Organizing a film festival in a place without a cinema is a bold task, one which Ritu Sarin and Tenzing Sonam were faced with. But vast interest has proven them right. Cinema pilgrims flocked to McLeod Ganj to occupy the 500-seat auditorium of the Tibetan Institute of Performing Arts (TIPA) and to watch films from all over the world. During the festival, the institute, which normally acts to preserve Tibetan art, suddenly becomes a venue for watching international indie films, resounding voices from around the world.
 
The films span a wide range and provoke the most divers emotions from the audience. They tell stories from India, France, Japan, Sweden and Germany, chasing viewers all the way across the map. The moving image becomes a universally understood language at DIFF, dancing on the viewers’ retinas.
 
In addition to the international main program and a series of Indian shorts and children’s films. There are also panel discussions, which deal with topics such as “Film and the Female Gaze” and “The new Indian Indiewave” and allow filmmakers to have animated exchanges with each other. On top of that, the festival offers unofficial chances to discuss all the going ons. Prayer flags flutter above niches, tables and campfires, where festival goers sit together, discussing everything they’re seeing in the films. The main program gives the films a face too. Filmmakers often introduce their own work, giving it context and telling the personal story behind it.
 
Indian filmmaker, Abhay Kumar, enjoyed a lot of popularity this year with his film, Placebo. The film skillfully combines fact and fantasy and channels the viewer through the AIIMS, the All India Institute of Medical Science in New Delhi. In the grey halls and austere dorm rooms, the film meets students where you can see the academic pressure burned into the rings under their eyes.
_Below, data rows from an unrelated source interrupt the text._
`config.mk`:
```
export PLATFORM = sky130hd
export DESIGN_NAME = sbp_cmd
export DESIGN_NICKNAME = d
export VERILOG_FILES = /design/src/core/sbp_pkg.sv /design/src/core/sbp_rx.sv /design/src/core/sbp_cmd.sv
export VERILOG_INCLUDE_DIRS = /design/src /design/src/core
export SDC_FILE = /design/constraint.sdc
export NUM_CORES = 1
export LEC_CHECK = 0
export ABC_AREA = 0
export BUFFER_PORTS_ARGS = -buffer_cell sky130_fd_sc_hd__buf_2
export CORE_ASPECT_RATIO = 2
export CORE_MARGIN = 3
export CORE_UTILIZATION = 53
export CTS_CLUSTER_DIAMETER = 50
export DETAILED_ROUTE_END_ITERATION = 10
export GPL_ROUTABILITY_DRIVEN = 0
export PLACE_DENSITY_LB_ADDON = 0.12
export SLEW_MARGIN = 40
export SYNTH_ARGS = -nofsm -noshare
export SYNTH_HDL_FRONTEND = slang
export SYNTH_SLANG_ARGS = --single-unit
```
`constraint.sdc`:
```
create_clock -name clk -period 11.3 [get_ports clk]
set_clock_uncertainty 0.1 [all_clocks]
set_input_delay 0.565 -clock clk [delete_from_list [all_inputs] [get_ports clk]]
set_output_delay 0.565 -clock clk [all_outputs]
set_load 0.05 [all_outputs]
```
`src/core/sbp_map.svh`:
```
// constants of the biphase programming command block
`ifndef SBP_MAP_SVH
`define SBP_MAP_SVH

// ==========================================================
// clock and host bit timing
`define SBP_CLK_KHZ        25000
`define SBP_H_BIT_MIN_US   972
`define SBP_H_BIT_MAX_US   1075
`define SBP_H_HALF_MIN_PCT 45
`define SBP_H_HALF_MAX_PCT 55
`define SBP_H_GAP_BITS     3

// ==========================================================
// sensor bit timing
`define SBP_S_BIT_US       1024
`define SBP_S_GAP_BITS     2
`define SBP_S_RESP_BITS    1

// ==========================================================
// counters and frame sizes
`define SBP_CNT_W          18
`define SBP_CNT_SAT        18'h3FFFF
`define SBP_HDR_BITS       5'h0A
`define SBP_WR_BITS        5'h1A
`define SBP_BITS_SAT       5'h1F

// ==========================================================
// answers and reset values
`define SBP_ACK_FRAME      17'h08000
`define SBP_ACK_LEN        5'h02
`define SBP_RPY_LEN        5'h11
`define SBP_BASE_RST       16'h0000

// ==========================================================
// permitted address windows, four of them, entry 0 lowest
`define SBP_WIN_LO         64'hC000_8000_0100_0000
`define SBP_WIN_HI         64'hC0FF_80FF_01FF_00FF

`endif

```
`src/core/sbp_pkg.sv`:
```
// shared types of the biphase programming command block
`default_nettype none
`include "sbp_map.svh"
package sbp_pkg;
    typedef logic [`SBP_CNT_W-1:0] sbp_cnt_t;
    typedef logic [15:0]           sbp_addr_t;
    typedef enum logic [2:0] {
        sbp_rd_abs   = 3'h0,
        sbp_rd_rel   = 3'h1,
        sbp_set_base = 3'h3,
        sbp_wr_byte  = 3'h5,
        sbp_wr_word  = 3'h6
    } sbp_cmd_t;
    typedef enum logic [3:0] {
        sbp_idle, sbp_decide, sbp_rdl, sbp_rdh, sbp_wrl, sbp_wrh,
        sbp_wait, sbp_tx, sbp_gap
    } sbp_state_t;
endpackage
`default_nettype wire

```
`src/core/sbp_rx.sv`:
```
// pulse-width receiver for host biphase frames
`timescale 1ns/1ps
`default_nettype none
`include "sbp_map.svh"
module sbp_rx #(
    parameter int unsigned BIT_MIN  = 1,
    parameter int unsigned BIT_MAX  = 2,
    parameter int unsigned HALF_MIN = 1,
    parameter int unsigned HALF_MAX = 1,
    parameter int unsigned GAP_MIN  = 3
) (
    input  wire logic clk,
    input  wire logic rst_n,
    input  wire logic line_in,
    input  wire logic mute,
    output logic      bit_stb,
    output logic      bit_val,
    output logic      frm_end,
    output logic      frm_err
);
    import sbp_pkg::*;

    // ==========================================================
    // edge timing
    sbp_cnt_t cnt;
    logic     prev;
    logic     in_frm;
    logic     half;
    logic     err;
    logic     mute_q;

    // the pin settles for one cycle after we release it, no false edge then
    wire edge_seen = (line_in != prev) && !mute && !mute_q;
    wire is_long   = (cnt >= sbp_cnt_t'(BIT_MIN)) && (cnt <= sbp_cnt_t'(BIT_MAX));
    wire is_short  = (cnt >= sbp_cnt_t'(HALF_MIN)) && (cnt <= sbp_cnt_t'(HALF_MAX));
    wire tmo       = in_frm && !edge_seen && (cnt >= sbp_cnt_t'(BIT_MAX));
    wire good_bit  = (is_long && !half) || (is_short && half);
    wire bad_pulse = !((is_long && !half) || is_short);
    // first edge of a frame is checked against the idle time before it
    wire gap_short = cnt < sbp_cnt_t'(GAP_MIN);
    wire next_err  = in_frm ? (err || bad_pulse) : gap_short;

    always_ff @(posedge clk or negedge rst_n) begin
        if (!rst_n) begin
            prev   <= 1'b1;
            mute_q <= 1'b0;
            cnt    <= `SBP_CNT_SAT;
        end else begin
            prev   <= line_in;
            mute_q <= mute;
            if (edge_seen)
                cnt <= '0;
            else if (mute)
                cnt <= `SBP_CNT_SAT;
            else if (cnt != `SBP_CNT_SAT)
                cnt <= cnt + 18'h00001;
        end
    end

    // ==========================================================
    // frame state; a dangling half bit at timeout is a width error
    always_ff @(posedge clk or negedge rst_n) begin
        if (!rst_n) begin
            in_frm  <= 1'b0;
            half    <= 1'b0;
            err     <= 1'b0;
            bit_stb <= 1'b0;
            bit_val <= 1'b0;
            frm_end <= 1'b0;
            frm_err <= 1'b0;
        end else begin
            bit_stb <= edge_seen && in_frm && good_bit;
            bit_val <= is_short;
            frm_end <= tmo;
            if (tmo)
                frm_err <= err || half;
            if (mute || (edge_seen && !in_frm))
                half <= 1'b0;
            else if (edge_seen)
                half <= is_short && !half;
            if (mute)
                err <= 1'b0;
            else if (edge_seen)
                err <= next_err;
            if (mute)
                in_frm <= 1'b0;
            else if (edge_seen)
                in_frm <= 1'b1;
            else if (tmo)
                in_frm <= 1'b0;
        end
    end
endmodule // sbp_rx
`default_nettype wire

```
`src/core/sbp_cmd.sv`:
```
// command interpreter for biphase programming telegrams on the output pin
`timescale 1ns/1ps
`default_nettype none
`include "sbp_map.svh"
module sbp_cmd #(
    parameter int unsigned H_BIT_MIN  = (`SBP_H_BIT_MIN_US * `SBP_CLK_KHZ + 999) / 1000,
    parameter int unsigned H_BIT_MAX  = `SBP_H_BIT_MAX_US * `SBP_CLK_KHZ / 1000,
    parameter int unsigned H_HALF_MIN = (`SBP_H_BIT_MIN_US * `SBP_H_HALF_MIN_PCT
                                        * `SBP_CLK_KHZ + 99999) / 100000,
    parameter int unsigned H_HALF_MAX = `SBP_H_BIT_MAX_US * `SBP_H_HALF_MAX_PCT
                                        * `SBP_CLK_KHZ / 100000,
    parameter int unsigned H_GAP_MIN  = `SBP_H_GAP_BITS * H_BIT_MIN,
    parameter int unsigned S_BIT      = `SBP_S_BIT_US * `SBP_CLK_KHZ / 1000,
    parameter int unsigned S_HALF     = S_BIT / 2,
    parameter int unsigned S_GAP      = `SBP_S_GAP_BITS * S_BIT,
    parameter int unsigned S_RESP     = `SBP_S_RESP_BITS * S_BIT
) (
    input  wire logic        clk,
    input  wire logic        rst_n,
    input  wire logic        line_in,
    output logic             line_out,
    output logic             line_oe,
    input  wire logic        ee_busy,
    input  wire logic        parity_fail,
    input  wire logic        checksum_fail,
    input  wire logic        err_clr,
    output logic             err_frame,
    output logic             err_parity,
    output logic             err_checksum,
    output logic             err_command,
    output logic             base_valid,
    output logic             mem_req,
    output logic             mem_we,
    output sbp_pkg::sbp_addr_t mem_addr,
    output logic [7:0]       mem_wdata,
    input  wire logic [7:0]  mem_rdata,
    input  wire logic        mem_fail
);
    import sbp_pkg::*;

    // ==========================================================
    // line receiver, muted while we drive the pin ourselves
    sbp_state_t st;
    sbp_state_t next_st;
    logic       rx_bit;
    logic       rx_val;
    logic       rx_end;
    logic       rx_ferr;

    wire mute = (st == sbp_tx) || (st == sbp_gap);

    sbp_rx #(
        .BIT_MIN  (H_BIT_MIN),
        .BIT_MAX  (H_BIT_MAX),
        .HALF_MIN (H_HALF_MIN),
        .HALF_MAX (H_HALF_MAX),
        .GAP_MIN  (H_GAP_MIN)
    ) u_rx (
        .clk     (clk),
        .rst_n   (rst_n),
        .line_in (line_in),
        .mute    (mute),
        .bit_stb (rx_bit),
        .bit_val (rx_val),
        .frm_end (rx_end),
        .frm_err (rx_ferr)
    );

    // ==========================================================
    // frame capture: start, code, address, dummy, then payload
    logic [4:0]  nbits;
    logic [25:0] sh;

    wire       is_rd  = nbits == `SBP_HDR_BITS;
    wire       is_wr  = nbits == `SBP_WR_BITS;
    wire [9:0] hdr    = is_wr ? sh[25:16] : sh[9:0];
    // too few or too many bits land here as a count mismatch
    wire       fr_bad = rx_ferr || !(is_rd || is_wr) || hdr[9] || hdr[0];
    wire       take   = rx_end && (st == sbp_idle);

    always_ff @(posedge clk or negedge rst_n) begin
        if (!rst_n) begin
            sh    <= '0;
            nbits <= '0;
        end else if (rx_end) begin
            nbits <= '0;
        end else if (rx_bit && (nbits != `SBP_BITS_SAT)) begin
            sh    <= {sh[24:0], rx_val};
            nbits <= nbits + 5'h01;
        end
    end

    logic [2:0]  cmd_q;
    logic [4:0]  addr_q;
    logic [15:0] pay_q;
    logic        wr_q;
    logic        ferr_q;
    logic        perr_q;
    logic        cerr_q;

    always_ff @(posedge clk or negedge rst_n) begin
        if (!rst_n) begin
            cmd_q  <= '0;
            addr_q <= '0;
            pay_q  <= '0;
            wr_q   <= 1'b0;
            ferr_q <= 1'b0;
            perr_q <= 1'b0;
            cerr_q <= 1'b0;
        end else if (take) begin
            cmd_q  <= hdr[8:6];
            addr_q <= hdr[5:1];
            pay_q  <= sh[15:0];
            wr_q   <= is_wr;
            ferr_q <= fr_bad;
            perr_q <= parity_fail;
            cerr_q <= checksum_fail;
        end
    end

    // ==========================================================
    // decode and checks
    sbp_addr_t base;

    wire c_abs  = cmd_q == sbp_rd_abs;
    wire c_rel  = cmd_q == sbp_rd_rel;
    wire c_set  = cmd_q == sbp_set_base;
    wire c_wrb  = cmd_q == sbp_wr_byte;
    wire c_wrw  = cmd_q == sbp_wr_word;
    wire c_rd   = c_abs || c_rel;
    wire c_wr   = c_wrb || c_wrw;
    wire known  = c_rd || c_set || c_wr;
    wire typ_ok = (c_rd && !wr_q) || ((c_set || c_wr) && wr_q);

    // absolute reads only reach the lowest 33 bytes
    wire [15:0] eff  = c_abs ? {11'h000, addr_q} : base + {11'h000, addr_q};
    wire [15:0] eff1 = eff + 16'h0001;

    localparam logic [63:0] WIN_LO = `SBP_WIN_LO;
    localparam logic [63:0] WIN_HI = `SBP_WIN_HI;
    logic [3:0] hit_lo;
    logic [3:0] hit_hi;

    for (genvar i = 0; i < 4; i++) begin : g_win
        assign hit_lo[i] = (eff >= WIN_LO[i*16 +: 16]) && (eff <= WIN_HI[i*16 +: 16]);
        assign hit_hi[i] = (eff1 >= WIN_LO[i*16 +: 16]) && (eff1 <= WIN_HI[i*16 +: 16]);
    end

    wire need_hi  = c_rd || c_wrw;
    wire perm     = (|hit_lo) && ((|hit_hi) || !need_hi);
    wire no_base  = (c_rel || c_wr) && !base_valid;
    wire ee_block = c_wr && ee_busy;
    wire exec_bad = !typ_ok || no_base || (!c_set && !perm) || ee_block;
    wire cmd_err  = !known || exec_bad;
    wire comm_err = ferr_q || perr_q || cerr_q;
    wire any_err  = comm_err || cmd_err;
    wire mfail    = mem_req && mem_fail;

    // ==========================================================
    // sequencer
    logic [16:0] tx_sh;
    logic [4:0]  tx_len;
    logic [4:0]  tx_idx;
    sbp_cnt_t    tm;
    logic        tx_out;

    wire resp_go  = tm == sbp_cnt_t'(S_RESP - 1);
    wire bit_last = tm == sbp_cnt_t'(S_BIT - 1);
    wire gap_done = tm == sbp_cnt_t'(S_GAP - 1);
    wire at_bound = (st == sbp_tx) && (tm == '0);
    wire at_mid   = (st == sbp_tx) && (tm == sbp_cnt_t'(S_HALF)) && tx_sh[16];
    wire tx_done  = at_bound && (tx_idx == tx_len);

    always_comb begin
        next_st = st;
        case (st)
            sbp_idle:
                if (take)
                    next_st = sbp_decide;
            sbp_decide:
                if (any_err)
                    next_st = sbp_idle;
                else if (c_set)
                    next_st = sbp_wait;
                else if (c_rd)
                    next_st = sbp_rdl;
                else
                    next_st = sbp_wrl;
            sbp_rdl:
                next_st = mem_fail ? sbp_idle : sbp_rdh;
            sbp_rdh:
                next_st = mem_fail ? sbp_idle : sbp_wait;
            sbp_wrl:
                if (mem_fail)
                    next_st = sbp_idle;
                else
                    next_st = c_wrw ? sbp_wrh : sbp_wait;
            sbp_wrh:
                next_st = mem_fail ? sbp_idle : sbp_wait;
            sbp_wait:
                if (resp_go)
                    next_st = sbp_tx;
            sbp_tx:
                if (tx_done)
                    next_st = sbp_gap;
            sbp_gap:
                if (gap_done)
                    next_st = sbp_idle;
            default:
                next_st = sbp_idle;
        endcase
    end

    always_ff @(posedge clk or negedge rst_n) begin
        if (!rst_n)
            st <= sbp_idle;
        else
            st <= next_st;
    end

    // ==========================================================
    // base address; the lock stays until the next reset
    always_ff @(posedge clk or negedge rst_n) begin
        if (!rst_n) begin
            base       <= `SBP_BASE_RST;
            base_valid <= 1'b0;
        end else if ((st == sbp_decide) && !any_err && c_set) begin
            base       <= pay_q;
            base_valid <= 1'b1;
        end
    end

    // ==========================================================
    // memory port, read data is taken in the cycle of the request
    logic [7:0] rd_lo;

    assign mem_req = (st == sbp_rdl) || (st == sbp_rdh) || (st == sbp_wrl) || (st == sbp_wrh);
    assign mem_we  = (st == sbp_wrl) || (st == sbp_wrh);

    always_ff @(posedge clk or negedge rst_n) begin
        if (!rst_n) begin
            mem_addr  <= '0;
            mem_wdata <= '0;
            rd_lo     <= '0;
        end else if (st == sbp_decide) begin
            mem_addr  <= eff;
            mem_wdata <= pay_q[7:0];
        end else if ((st == sbp_rdl) || (st == sbp_wrl)) begin
            mem_addr  <= eff1;
            mem_wdata <= pay_q[15:8];
            rd_lo     <= mem_rdata;
        end
    end

    // ==========================================================
    // answer shifter and line driver
    wire load = (next_st == sbp_wait) && (st != sbp_wait);

    always_ff @(posedge clk or negedge rst_n) begin
        if (!rst_n) begin
            tx_sh  <= '0;
            tx_len <= '0;
            tx_idx <= '0;
        end else if (load) begin
            tx_sh  <= (st == sbp_rdh) ? {1'b0, mem_rdata, rd_lo} : `SBP_ACK_FRAME;
            tx_len <= (st == sbp_rdh) ? `SBP_RPY_LEN : `SBP_ACK_LEN;
            tx_idx <= '0;
        end else if ((st == sbp_tx) && bit_last) begin
            tx_sh  <= {tx_sh[15:0], 1'b0};
            tx_idx <= tx_idx + 5'h01;
        end
    end

    always_ff @(posedge clk or negedge rst_n) begin
        if (!rst_n)
            tm <= '0;
        else if ((st != next_st) || ((st == sbp_tx) && bit_last))
            tm <= '0;
        else if ((st == sbp_wait) || (st == sbp_tx) || (st == sbp_gap))
            tm <= tm + 18'h00001;
    end

    // line rests high while released, so the first boundary pulls it low
    always_ff @(posedge clk or negedge rst_n) begin
        if (!rst_n)
            tx_out <= 1'b1;
        else if ((st == sbp_gap) && gap_done)
            tx_out <= 1'b1;
        else if (at_bound || at_mid)
            tx_out <= ~tx_out;
    end

    assign line_out = tx_out;
    assign line_oe  = mute;

    // ==========================================================
    // error log, a new event wins over a clear in the same cycle
    wire set_frm = (st == sbp_decide) && ferr_q;
    wire set_par = (st == sbp_decide) && perr_q;
    wire set_chk = (st == sbp_decide) && cerr_q;
    wire set_cmd = ((st == sbp_decide) && cmd_err) || mfail;

    always_ff @(posedge clk or negedge rst_n) begin
        if (!rst_n) begin
            err_frame    <= 1'b0;
            err_parity   <= 1'b0;
            err_checksum <= 1'b0;
            err_command  <= 1'b0;
        end else begin
            err_frame    <= set_frm || (err_frame && !err_clr);
            err_parity   <= set_par || (err_parity && !err_clr);
            err_checksum <= set_chk || (err_checksum && !err_clr);
            err_command  <= set_cmd || (err_command && !err_clr);
        end
    end
endmodule // sbp_cmd
`default_nettype wire

```
==> out/qor.csv <==
metric,value,unit
grt-ovfl-total,0,
path_delay_family,simple AND/OR/NAND/NOR gates,
antenna_found_initial,0,
avgSynthCellArea,9.91,um^2
setup_viol,0,
slowest_delay,0.73,ns
ant_nets,0,
slowest_stage,or3_2,
tightest_slew,0.836,ns
status,"complete, but fails checks",
ff2ff_setup_slack,6.35,ns
worstHoldPathType,in2async,
ir_worst_vdd,0.127,mV
grt_start_max_net_pins,116,
dpl_cell_area,10200,um^2
yosys_warnings,0,
crit_top_cell,ha_1,
synthArstFlopShare,100,%
post_drt_via_cell_ratio,6.05,
synth_xor_area_share,4.91,%
first_pass_iters,5,
setup_tns,0,ns
cp_max_fo,17,
internal_power,1.35,mW
grtUsageTotal,24.2,%
whs,-0.0237,ns
drtIter0Drc,411,
core.rowCount,69,
worst-setup-path-type,reg2reg,
synth_edf_count,0,
cts_inserted_buffers,17,
pre_cts_slack,6.49,ns
final_design_area_no_fill,10800,um^2
initial_utilization,54.8,%
synth_top_family_by_area,simple AND/OR/NAND/NOR gates,
io_buffers,48,
grt_pass1_wl,38.3,mm
slew_violations,0,
dp_hpwl,16.8,mm
p_seq_share,40.5,%
violations,negative hold slack,
clk_latency,0.43,ns
fmax,202,MHz
worstPathCellList,ha_1 > fa_1 > mux2i_1 > inv_1 > ha_1 > o211ai_1 > nor4b_1 > nand4_1 > nor4_1 > a22oi_1 > a221oi_2 > nor2_1 > or3_2 > mux2_4,
cts_tree,built,
p_leak,5.01,nW
ys_seq_area_share,47.6,%
ys.flop_type,dfrtp_1,
cts.reportedPaths.clkPinSlew,0.08,ns
vias,7511,
cts_setup_buffers,0,
final_cells,1241,
synth_simple_gate_area_share,18.3,%
synth-compound-area-share,10.9,%
arrival,5.17,ns
hold_buffers,0,
fin_nets,1048,
drt-wirelength-per-cell,19.0,um
syn-num-nets,1026,
start_kind,flip-flop,
layout_worst_path_cycle_share,43.8,%
grt_setup_unrepaired,false,
core-area,18000,um^2
required,11.51,ns
syn_inst,993,
p_per_area,208,nW/um^2
cts.sinks,186,
hold_viol,5,
synthAdderAreaFrac,2.24,%
wl,23.5,mm
ys_types,69,
layout-drive-gt1-share,18.2,%
cp-end-kind,flip-flop,
pwr-share-clk,27.8,%
die_x,102,um
switchingPower,906,uW
dieArea,20300,um^2
grt_pass1_vias,7419,
n_antenna_cell,0,
cap_viol_max_count,0,
nFillCells,1582,
cts_buffer_depth,2,
cp_num_buf_inv,1,
slew_headroom,44.1,%
ioPinCount,49,
min_period,4.95,ns
ys_seq_elements,186,
clockRootBuffer,clkbuf_16,
syn_area,9840,um^2
dp_cells,1209,
swShare,40.2,%
cts.repair.resized,0,
die-height,199,um
synthMuxAreaShare,12.5,%
comb_power_share,31.7,%
fin_ws,6.35,ns
syn_to_final_growth,10.3,%
htree_levels,4,
drc,0,
-- synthesized netlist by cell type (20+ instances only) --
| master | count | share of area [%] |
|---|---|---|
| xor2_1 | 36 | 3.2 |
| a21oi_1 | 32 | 1.6 |
| dfrtp_1 | 166 | 42 |
| dfstp_2 | 20 | 5.3 |
| nor3_1 | 49 | 2.5 |
| mux2i_1 | 50 | 5.1 |
| clkbuf_1 | 43 | 1.6 |
| nor2_1 | 67 | 2.6 |
| nand2_1 | 138 | 5.3 |
| nand4_1 | 22 | 1.4 |
| mux2_2 | 53 | 6.1 |
| inv_1 | 26 | 0.99 |
| nand3_1 | 30 | 1.5 |
| o21ai_0 | 61 | 3.1 |
-- flip-flops by register name (all words and copies together) (netlist names), 2 cells and up --
| name | count |
|---|---|
| nbits | 5 |
| cmd_q | 3 |
| pay_q | 16 |
| tm | 18 |
| u_rx.cnt | 18 |
| mem_wdata | 8 |
| mem_addr | 16 |
| sh | 26 |
| base | 16 |
| st | 4 |
| tx_len | 2 |
| tx_sh | 17 |
| addr_q | 5 |
| tx_idx | 5 |
| rd_lo | 8 |
-- layout by cell type (no fill, tap or decap), types with 15 or more instances in the layout --
master	instances
dfrtp_1	166
buf_2	47
clkbuf_16	18
ha_1	16
mux2_2	53
nor2_1	65
inv_1	26
mux2i_1	50
and3_1	15
nand4_1	22
a21oi_1	32
nand3_1	30
nor3_1	48
xnor2_1	16
o21ai_0	61
dfstp_2	20
nand2_1	137
xor2_1	36
-- through the flow --
stage,power [mW],utilization (%),hold WS (ns)
floorplan,1.42,-,0.169
global placement,1.63,56.7,0.353
detailed placement,1.64,56.9,0.359
CTS,2.28,60.4,0.000665
global route,2.39,60.4,0.0135
finish,2.26,60.4,-0.0237
-- logic make-up (layout without fill, tap and decap cells) --
family,after synthesis,count (layout)
AO/OA/AOI/OAI,166,166
XOR/XNOR,53,53
adder cells (fa/ha/maj),17,17
buffers and inverters,81,116
flip-flops,186,186
multiplexers,112,112
AND/OR/NAND/NOR,378,378
-- layer usage --
layer / up-vias / GRT usage (%) / part of all wire (%)
met5: - / 0 / 0
met4: 0 / 10.0 / 3.4
met3: 52 / 2.84 / 2.1
met2: 148 / 46.0 / 57
met1: 3725 / 26.3 / 37
li1: 3586 / - / -
-- layout make-up --
cell class,count,area [um^2],area share [%]
Multi-Input combinational cell,726,4840,44.6
Sequential cell,186,4680,43.1
Clock buffer,17,425,3.92
Timing Repair Buffer,58,339,3.13
Tap cell,213,267,2.46
Clock inverter,15,203,1.87
Inverter,26,97.6,0.900
-- path summary, 6_finish.rpt --
check | start | to | cells past startpoint
setup / recovery | addr_q[0] | base[9] | 14
hold / removal | rst_n | mem_addr[0] | 1
setup reg to reg | addr_q[0] | base[9] | 14
hold reg to reg | mem_wdata[3] | mem_wdata[3] | 2
max in group asynchronous | rst_n | tx_idx[2] | 2
min in group clk | line_in | u_rx.prev | 1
They aimlessly roam around, getting distracted and talking to each other. One student’s suicide turns the lethargy around and the students revolt. The credits roll and the audience surges – a standing ovation for a film that makes you feel academic demands in your bones.
 
But you can also find lightheartedness. Israeli filmmaker, Talya Lavie, talks about the inspiration for her film, Zero Motivation, which she found on a trip in India. She realized that other travelers whom she met were impressed with her time in the army and avidly demanded she tell stories. The fact that she had an office job in the army didn’t seem to lessen their interest. Tanya Lavie used this to develop her film about two girls that work in an office for the Israeli army – it’s the antithesis to the genre of male dominated army films. Staplers are brandished, shredders get sharpened and bureaucracy becomes a battleground for two girlfriends. It’s funny, it’s painful – the laughter at all of the absurdity gets caught in the throat, just to be jerked loose at the next episode.
 
McLeod Ganj doesn’t have a cinema, but the Dharamshala International Film Festival is helping to anchor films in these mountains. It does chip at a few places, but you can tell the festival is still growing. The DIFF offers potential to further network filmmakers through workshops and discussion rounds. What’s still missing are workshops and lectures for the visitors interested in film, so they too can spontaneously become part of everything happening and explore their fascination with film. It will be interesting to see how the festival develops. The opening credits just started rolling. The curtain for upcoming years of the film festival is open.